I started by reading the infamous WATERDOG. Then I visited Jerry Simmons in NC. He gave me brief tutorial on basic OB. Then a short while later I met an awesome local trainer Live Oak Kennel's Emory Bullard. He has gotten me to where I am now. I am starting my 10 month old paperless chocolate dog on hand signals. As where those guys learned I have no clue. Just other old timers I would guess.


----------



## ErinsEdge (Feb 14, 2003)

I started out right with my first field trial dog with the best, Jim VanEngen, thanks to Mary Howley who helped me find my first real field trial dog who was sired by Nitram Bull Market, who held the distinction of being the top chocolate derby dog until Ammo passed him a couple weeks ago. Jim was still in college, and that summer one of his other dogs was Tank with Joyce Williams and a host of other puppies who went on to become field champions. She then went onto Mike Lardy to finish basics where the assistant trainers were Merry Lake, Pat Burns, and this was Andy Attars first year. I learned to double side heel right away and trained up at Lardy's. Then I realized the committment to a field trial dog and had to leave a competitive dog behind to raise a couple of kids. When I came back and had another dog I went out to Minnesota with Elly Muth and watched Kathy (Greenig) Swab train who just went out on her own after being Assistent trainer with Jim Kappes along with Wayne and Bruce Curtis and Judy Amundson. I left Roady with her for basics. She really forced me to learn how to handle, that's always a project in the works, and I ran derbies usually coming in at reserve jam behind the pros, got him QAA, and she then made me run my first open ever-imagine, a woman with a chocolate running her first open. She handed me the lead and left the stake! My first 105 dog open with a quad, I was about 10th to run, it was a walk-up where they gave you 6 seconds to get your dog to the mat (didn't tell you this), and they were counting from the time you left the holding blind, and all I did was sit him down told him long, long and put my hand down and the guns went off. He DID it and I was was sky high and hooked for life. Now she still does my young dogs and I use Dave Ward, who apprenticed under Lardy, when the dogs are past basics because he is very close to Kathy in training methods and he is only about 20 minutes away from me so I can train everyday.


----------



## Illinois Bob (Feb 3, 2007)

After living in apartments for years I couldn't wait to get my own dog.The builder of my house,Glen Barszo and his wife Sandy were into field trials at the time.Sandy trained her dog Boone with Jackie Mertens.They helped me alot to get started and dragged me along to their field trials to spectate and be a gunner in a few.That was about 20 years ago.When my house was done,they gave me pick of one of their litters.That dog was a blast.All we did was hunt with him though.I had no interest in field trials and hunt tests were not a big thing yet I don't think.After that dog was gone,I wanted to do it again,but add hunt tests in there.The people that have helped me since are too many to mention.I'm still learning from everybody I can.


----------



## LeadMaster (Dec 17, 2008)

Woody Thurman has taught me a lot. I think he learned mostly from his father and friends. The rest of my knowledge comes from books, dvd's, friends and forums.


----------



## Marvin S (Nov 29, 2006)

I started with Bob Sparks, who the grounds at Treasure State are named after. He would have been a legend in the sport had he not passed away much too soon. What he taught me & others was enough to get us going & be able to recognize when someone was not doing things right & why. We also had "Training Your Retriever" by James Lamb Free (the Richard Wolters of the FT sport). Get a copy & read it sometime, you will recognize the growth of training methods, pretty antiquated in those days. 

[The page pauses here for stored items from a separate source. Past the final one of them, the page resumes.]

$ cat config.mk
export PLATFORM = sky130hd
export DESIGN_NAME = clk_div_multi
export DESIGN_NICKNAME = d
export VERILOG_FILES = /design/src/rtl/clk_div_pkg.sv /design/src/rtl/clk_div_chan.sv /design/src/rtl/clk_div_multi.sv
export SDC_FILE = /design/constraint.sdc
export NUM_CORES = 1
export LEC_CHECK = 0
export ABC_AREA = 1
export CAP_MARGIN = 10
export CORE_ASPECT_RATIO = 0.8
export CORE_UTILIZATION = 35
export DETAILED_ROUTE_END_ITERATION = 6
export DONT_BUFFER_PORTS = 1
export PLACE_DENSITY = 0.55
export SLEW_MARGIN = 25
export SYNTH_ARGS = -nofsm -noshare
export SYNTH_HDL_FRONTEND = slang
export SYNTH_SLANG_ARGS = --single-unit
$ cat constraint.sdc
create_clock -name clk -period 2.9 [get_ports clk]
set_input_delay 0.29 -clock clk [delete_from_list [all_inputs] [get_ports clk]]
set_output_delay 0.29 -clock clk [all_outputs]
set_load 0.005 [all_outputs]
$ cat src/rtl/clk_div_pkg.sv
// Shared defaults and helpers for the multi-channel clock-enable divider.
package clk_div_pkg;

  localparam int unsigned DFLT_NCH   = 4;
  localparam int unsigned DFLT_CNT_W = 16;
  localparam int unsigned DFLT_DIV   = 4;

  typedef logic [DFLT_CNT_W-1:0] div_t;

  // Channel-index width; a single channel still gets a 1-bit select.
  function automatic int unsigned ch_idx_w(input int unsigned n);
    return (n > 1) ? $clog2(n) : 1;
  endfunction

endpackage
==> src/rtl/ram_obi_arbiter.sv <==
// rtl/ram_obi_arbiter.sv - two-master OBI front end for a single-port 1-cycle-latency RAM
//
// Purpose: arbitrates instruction fetch (m0) and data (m1) onto one RAM port,
// decodes the RAM address window, and routes each response to its issuer.
// Out-of-window accesses never reach the RAM and get a local error response.
//
// Ports:
//   clk, rst                 clock, synchronous active-high reset
//   mX_req/gnt               address phase handshake, X = 0 (fetch), 1 (data)
//   mX_addr/we/be/wdata      address phase payload
//   mX_rvalid/rdata/err      response phase, one cycle after gnt
//   ram_req/we/addr/be/wdata RAM command, ram_addr is the offset from ADDR_BASE
//   ram_rdata/ram_rvalid     RAM response, one cycle after ram_req
//   proto_err                sticky, RAM response missing or unexpected
module ram_obi_arbiter #(
  parameter int unsigned     AW         = 32,
  parameter logic [AW-1:0]   ADDR_BASE  = {AW{1'b0}},
  parameter int unsigned     DEPTH      = 128,
  parameter bit              FIXED_PRIO = 1'b0
) (
  input  logic          clk,
  input  logic          rst,

  input  logic          m0_req,
  output logic          m0_gnt,
  input  logic [AW-1:0] m0_addr,
  input  logic          m0_we,
  input  logic [3:0]    m0_be,
  input  logic [31:0]   m0_wdata,
  output logic          m0_rvalid,
  output logic [31:0]   m0_rdata,
  output logic          m0_err,

  input  logic          m1_req,
  output logic          m1_gnt,
  input  logic [AW-1:0] m1_addr,
  input  logic          m1_we,
  input  logic [3:0]    m1_be,
  input  logic [31:0]   m1_wdata,
  output logic          m1_rvalid,
  output logic [31:0]   m1_rdata,
  output logic          m1_err,

  output logic          ram_req,
  output logic          ram_we,
  output logic [AW-1:0] ram_addr,
  output logic [3:0]    ram_be,
  output logic [31:0]   ram_wdata,
  input  logic [31:0]   ram_rdata,
  input  logic          ram_rvalid,

  output logic          proto_err
);

  // Window bounds carried in AW+1 bits so a window ending at the top of the
  // address space does not wrap the upper bound to zero.
  localparam int unsigned AW1    = AW + 1;
  localparam logic [AW:0] WIN_LO = {1'b0, ADDR_BASE};
  localparam logic [AW:0] WIN_HI = WIN_LO + AW1'(4 * DEPTH);

  logic        rr_ptr;    // master preferred on the next contention cycle
  logic        resp_v;
  logic        resp_id;
  logic        resp_err;
  logic        resp_we;

  logic        gnt0;
  logic        gnt1;
  logic        acc;
  logic        contend;
  logic [AW-1:0] sel_addr;
  logic [AW:0]   sel_addr_x;
  logic        sel_we;
  logic        in_win;
  logic        rsp_fire;
  logic [31:0] rsp_data;

  assign contend = m0_req & m1_req;

  // Same-cycle arbitration; nothing is granted while in reset.
  always_comb begin
    gnt0 = 1'b0;
    gnt1 = 1'b0;
    if (!rst) begin
      if (contend) begin
        if (FIXED_PRIO || rr_ptr) begin
          gnt1 = 1'b1;
        end else begin
          gnt0 = 1'b1;
        end
      end else begin
        gnt0 = m0_req;
        gnt1 = m1_req;
      end
    end
  end

  assign acc    = gnt0 | gnt1;
  assign m0_gnt = gnt0;
  assign m1_gnt = gnt1;

  assign sel_addr   = gnt1 ? m1_addr : m0_addr;
  assign sel_we     = gnt1 ? m1_we   : m0_we;
  assign sel_addr_x = {1'b0, sel_addr};
  assign in_win     = (sel_addr_x >= WIN_LO) && (sel_addr_x < WIN_HI);

  // RAM command follows the granted master and is all-zero without a grant.
  assign ram_req   = acc & in_win;
  assign ram_we    = acc & sel_we;
  assign ram_addr  = acc ? (sel_addr - ADDR_BASE) : {AW{1'b0}};
  assign ram_be    = gnt1 ? m1_be : (gnt0 ? m0_be : 4'b0000);
  assign ram_wdata = gnt1 ? m1_wdata : (gnt0 ? m0_wdata : 32'h0);

  always_ff @(posedge clk) begin
    if (rst) begin
      rr_ptr    <= 1'b0;
      resp_v    <= 1'b0;
      resp_id   <= 1'b0;
      resp_err  <= 1'b0;
      resp_we   <= 1'b0;
      proto_err <= 1'b0;
    end else begin
      // Pointer moves only when both masters competed, so the loser is
      // first in line on the very next cycle.
      if (!FIXED_PRIO && contend) begin
        rr_ptr <= ~rr_ptr;
      end
      resp_v <= acc;
      if (acc) begin
        resp_id  <= gnt1;
        resp_err <= ~in_win;
        resp_we  <= sel_we;
      end
      // Error responses are generated locally, so only in-window responses
      // expect a RAM strobe; anything else from the RAM is a protocol fault.
      if ((resp_v && !resp_err && !ram_rvalid) ||
          (ram_rvalid && !(resp_v && !resp_err))) begin
        proto_err <= 1'b1;
      end
    end
  end

  // Gating with rst drops a response that was pending when reset arrived.
  assign rsp_fire = resp_v & ~rst;
  assign rsp_data = (!resp_err && !resp_we) ? ram_rdata : 32'h0;

  assign m0_rvalid = rsp_fire & ~resp_id;
  assign m1_rvalid = rsp_fire &  resp_id;
  assign m0_err    = m0_rvalid & resp_err;
  assign m1_err    = m1_rvalid & resp_err;
  assign m0_rdata  = m0_rvalid ? rsp_data : 32'h0;
  assign m1_rdata  = m1_rvalid ? rsp_data : 32'h0;

endmodule

==> config.mk <==
export PLATFORM = sky130hd
export DESIGN_NAME = ram_obi_arbiter
export DESIGN_NICKNAME = d
export VERILOG_FILES = /design/src/rtl/ram_obi_arbiter.sv
export SDC_FILE = /design/constraint.sdc
export NUM_CORES = 1
export LEC_CHECK = 0
export ABC_AREA = 1
export BUFFER_PORTS_ARGS = -buffer_cell sky130_fd_sc_hd__buf_2
export CORE_AREA = 3 3 122 124
export DETAILED_ROUTE_END_ITERATION = 6
export DIE_AREA = 0 0 125 127
export SYNTH_ARGS = -nofsm -noshare
export SYNTH_HDL_FRONTEND = slang
export SYNTH_SLANG_ARGS = --single-unit
export TNS_END_PERCENT = 30
==> constraint.sdc <==
create_clock -name clk -period 1.8 [get_ports clk]
set_clock_uncertainty 0.05 [all_clocks]
set_input_delay 0.45 -clock clk [delete_from_list [all_inputs] [get_ports clk]]
set_output_delay 0.45 -clock clk [all_outputs]
set_load 0.01 [all_outputs]
; Word level (Yosys, flattened, before mapping)
; Index checks and enable logic that the tools add are counted.
[totals]
regBits = 6
input_bits = 175
out_inout_bits = 141
elab_cells = 47
[classes]
magnitude_cmp = 2
muxes = 16
n_bitwise = 13
reduce_logical = 10
[ops]
columns = operator, n
row1 = 32-bit 2-to-1 mux, 7
row2 = 32-bit by 1-bit >= comparator with 1-bit output (second input constant), 1
row3 = 32-bit by 10-bit < comparator with 1-bit output (second input constant), 1
row4 = 1-bit bitwise AND, 8
row5 = 4-bit 2-to-1 mux, 2
row6 = 1-bit 2-to-1 mux, 7
row7 = 1-bit logical AND, 5
row8 = 1-bit zero test, 4
row9 = 1-bit NOT, 4
row10 = 1-bit logical OR, 1
row11 = 1-bit bitwise OR, 1

; Logic depth before layout (Yosys ltp)
[logic_depth]
word_depth = 7
mapped_depth = 12
mapped_depth_nobuf = 12

; Least setup slack after synthesis
; OpenSTA, ideal clock, no wires.
[synth_timing]
path_kind = input -> output
from = input rst
to = output ram_addr[1]
t_arrival_ns = 1.448
t_required_ns = 1.300
path_slack_ns = -0.148
stages = 7
path_buffers = 2
cell_sequence = inv_1 nand3_1 inv_1 buf_2 buf_1 a21oi_1 nor2_1
[synth_via]
elab_chain_len = 3
word_cells_on_any_way = 5
classes_between = mux (4) / bitwise (1)
[synth_rtl]
columns = element, line_no
row1 = start: declaration, 22  ; input logic rst,
row2 = 1-bit 2-to-1 mux, 84  ; if (!rst) begin
row3 = named net m0_gnt, 25  ; output logic m0_gnt,
row4 = 1-bit bitwise OR, 98  ; assign acc = gnt0 | gnt1;
row5 = 32-bit 2-to-1 mux, 110  ; assign ram_addr = acc ? (sel_addr - ADDR_BASE) : {AW{1'b0}};
row6 = end: declaration, 46  ; output logic [AW-1:0] ram_addr,
; The timed path passes the listed nets, and every way through them passes these cells.

; Worst setup path in the final report
[layout_timing]
from = input rst
to = output ram_req
[layout_via]
elab_chain_len = 5
word_cells_on_any_way = 8
classes_between = order compare (2) / mux (3) / bitwise (2) / reduce/logical (1)
[layout_rtl]
columns = element, line_no
row1 = 1-bit 2-to-1 mux, 84
row2 = 32-bit 2-to-1 mux, 102  ; assign sel_addr = gnt1 ? m1_addr : m0_addr;
row3 = 32-bit by 1-bit >= comparator with 1-bit output or 32-bit by 10-bit < comparator with 1-bit output (tied branches), 105  ; assign in_win = (sel_addr_x >= WIN_LO) && (sel_addr_x < WIN_HI);
row4 = 1-bit logical AND, 105
row5 = 1-bit bitwise AND *, 108  ; assign ram_req = acc & in_win;
row6 = end: declaration, 44  ; output logic ram_req,
; Every way passes the cells marked *; elsewhere a longest branch is shown, timed or not.

==> results.json <==
{
  "worst_pin_slew_ns": 0.224,
  "dp_slack_ns": -0.538,
  "synth-compound-area-share_pct": 27.8,
  "met2_length_mm": 7.13,
  "synth_top_flop_cell": "dfxtp_1",
  "grt.overflow.total": 0,
  "worstPathArrival_ns": 1.72,
  "avgSynthCellArea_um2": 5.14,
  "port_buffers": 315,
  "final_common_cell": "buf_2",
  "layout.nets": 889,
  "met1_length_mm": 5.24,
  "die_h_um": 127,
  "grt_antenna_before_repair": 0,
  "peakVddDrop_mv": 0.242,
  "wl_mm": 13.9,
  "grt_max_degree": 34,
  "grt_pass1_wl_mm": 19.5,
  "ys_ff_latch": 6,
  "dr.max_layer_used": "met4",
  "netlist_area_mm2": 0.00180,
  "power_leakage_nw": 2.99,
  "htreeDepth": 1,
  "insertion_delay_ns": 0.23,
  "slew_viol_final": 0,
  "drt_first_pass_iters": 4,
  "drive_gt1_share_pct": 70.1,
  "grtUsageTotal_pct": 15.3,
  "rsz0062_at_grt": "true",
  "drv_cap": 0,
  "cts_sinks": 6,
  "synthMuxAreaShare_pct": 0,
  "fillers": 1518,
  "clk_pin_slew_ns": 0.03,
  "place_congestion": 0.789,
  "postSynth.asyncResetShare_pct": 0,
  "hpwl_mm": 10.2,
  "setup_slack_ns": -0.423,
  "cts-root-buf": "clkbuf_16",
  "vias": 3893,
  "crit_fanout": 6,
  "cts_buffers": 3,
  "synth-simple-area-share_pct": 47.9,
  "yosys-top-cells-area": "nor3_1 18%, a22o_1 17%, nand2_1 13%",
  "syn-num-nets": 526,
  "setup_viol": 139,
  "fin_tns_setup_ns": -26.43,
  "hp-class": "register to register",
  "die_w_um": 125,
  "synth_warnings": 0,
  "dieArea_mm2": 0.0159,
  "final_cell_mix": "302 x buf_2, 58 x nor3_2, 48 x nand2_1",
  "vias_per_cell": 4.36,
  "ant_nets": 0,
  "antennaDiodeCount": 0,
  "start_kind": "input port",
  "ys_types": 21,
  "synth_top_family_by_area": "simple AND/OR/NAND/NOR gates",
  "syn_inst": 351,
  "coreArea_mm2": 0.0139,
  "netlist.area_leader.share_pct": 18.0,
  "yosysSeqAreaShare_pct": 6.66,
  "r2r_slack_ns": 0,
  "first_global_vias": 3622,
  "synth_edf_count": 0,
  "finalHoldViolations": 0,
  "period_needed_ns": 2.22,
  "period_share_pct": 124,
  "power_density_mw_per_mm2": 354,
  "status": "finished, violations left",
  "placementRows": 43,
  "crit_required_ns": 1.30,
  "route.met3.wl_mm": 1.13,
  "clockBufferDepth": 2,
  "timing.fmax_ghz": 0.450,
  "yosysTopAreaCell": "nor3_1",
  "synth_xor_area_share_pct": 0.486,
  "slew_headroom_pct": 85.0,
  "initial_core_util_pct": 13.0,
  "critPathCaptureType": "primary output",
  "synthAdderAreaFrac_pct": 0,
  "critPathKind": "input port to primary output",
  "syn2layout_area_growth_pct": 185,
  "drtIter0Drc": 101,
  "post-route-drc-count": 0,
  "boundaryPins": 316,
  "cts_tree": "yes",
  "violations": "negative setup slack",
  "wl_per_cell_um": 15.5
}
-- layout make-up --
type	instances	area (um^2)	share of cell area, %
clock buffer	3	75.1	1.46
inverter	46	205	3.99
multi-input combinational	267	1840	35.8
sequential	6	124	2.41
tap	180	225	4.38
timing repair buffer	390	2670	51.9
-- critical path: stages --
cell,delay (ns)
buf_6,0.11
nor2_4,0.18
nand2_8,0.11
clkbuf_16,0.18
nand2_4,0.06
nand2_2,0.05
nor2_2,0.10
nand2_1,0.09
nor2_4,0.12
nand3_2,0.09
inv_1,0.05
buf_2,0.12
-- sequential cells by signal, summed over array words and instances (netlist names) --
signal     flops
proto_err      1
resp_err       1
resp_id        1
resp_v         1
resp_we        1
rr_ptr         1
-- cell families (layout without fill, tap and decap cells) --
kind of cell,after synthesis,count (layout)
compound gates,73,73
xor+xnor,1,1
buf+inv,78,439
flops,6,6
simple gates,193,193
-- worst paths after layout --
kind / start / depth (start not counted) / to
setup / recovery: rst / 12 / ram_req
hold / removal: resp_we / 2 / resp_we
setup reg to reg: rr_ptr / 13 / resp_err
hold reg to reg: resp_we / 2 / resp_we
-- through the flow --
step | hold WS, ns | instance area (um^2) | util [%] | cells | power (W)
floorplan | 0.383 | 1890 | - | 351 | 0.000622
global placement | 0.400 | 3930 | 28.3 | 855 | 0.00115
detailed placement | 0.401 | 3930 | 28.3 | 855 | 0.00115
CTS | 0.411 | 4810 | 34.7 | 881 | 0.00174
global route | 0.440 | 5140 | 37.0 | 892 | 0.00195
finish | 0.409 | 5140 | 37.0 | 892 | 0.00182
-- timing repair --
action / CTS / global route
hold endpoints to repair: 0 / 0
setup buffers: 13 / 7
hold buffers: 0 / 0
resized for setup: 104 / 55
pin swaps: 9 / 17
setup endpoints to repair: 139 / 139
gates cloned: 10 / 5
-- cell usage after synthesis, types with 6 or more instances --
library cell,count
nand3_1,23
dfxtp_1,6
inv_1,44
nand2_1,61
clkbuf_1,14
nor2_1,38
nor3_1,65
a21oi_1,35
a22o_1,36
buf_2,11
buf_1,6
-- power by group --
part	internal (W)	leakage, nW	switching, W
clock network	0.000285	0.0370	0.0000715
registers	0.000146	0.0507	0.00000920
logic	0.000643	2.91	0.000667
-- layer usage --
metal	GRT usage, %	up-vias
li1	-	1910
met1	17.1	1752
met2	28.9	211
met3	3.47	20
met4	4.59	0
met5	0	-
Power figures use the tool's default switching activity.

After having been around awhile I trained with Mike Greene for about 4 years when we had similar dogs - after work training dictates that you have to limit your setups, hence similar dogs. Also trained through one dog with a pro & learned a lot of do's & don'ts. 

A beginner has to recognize they need to have a cursory knowledge of what's going on to benefit from some training situations. Going from Grade School to attempting your PHD just doesn't work, too much gets missed along the way. 

One of the things where experience is a benefit is an ability to recognize when someone is doing something right & being able to ask them how they got there. It is also a great reminder that all dogs are not alike & need to be brought along with different methods. All the good Amateur trainers have a fairly constant pattern they follow regarding introduction to new situations. & there are many of them, situations & Amateur trainers.


----------



## lanse brown (Apr 22, 2004)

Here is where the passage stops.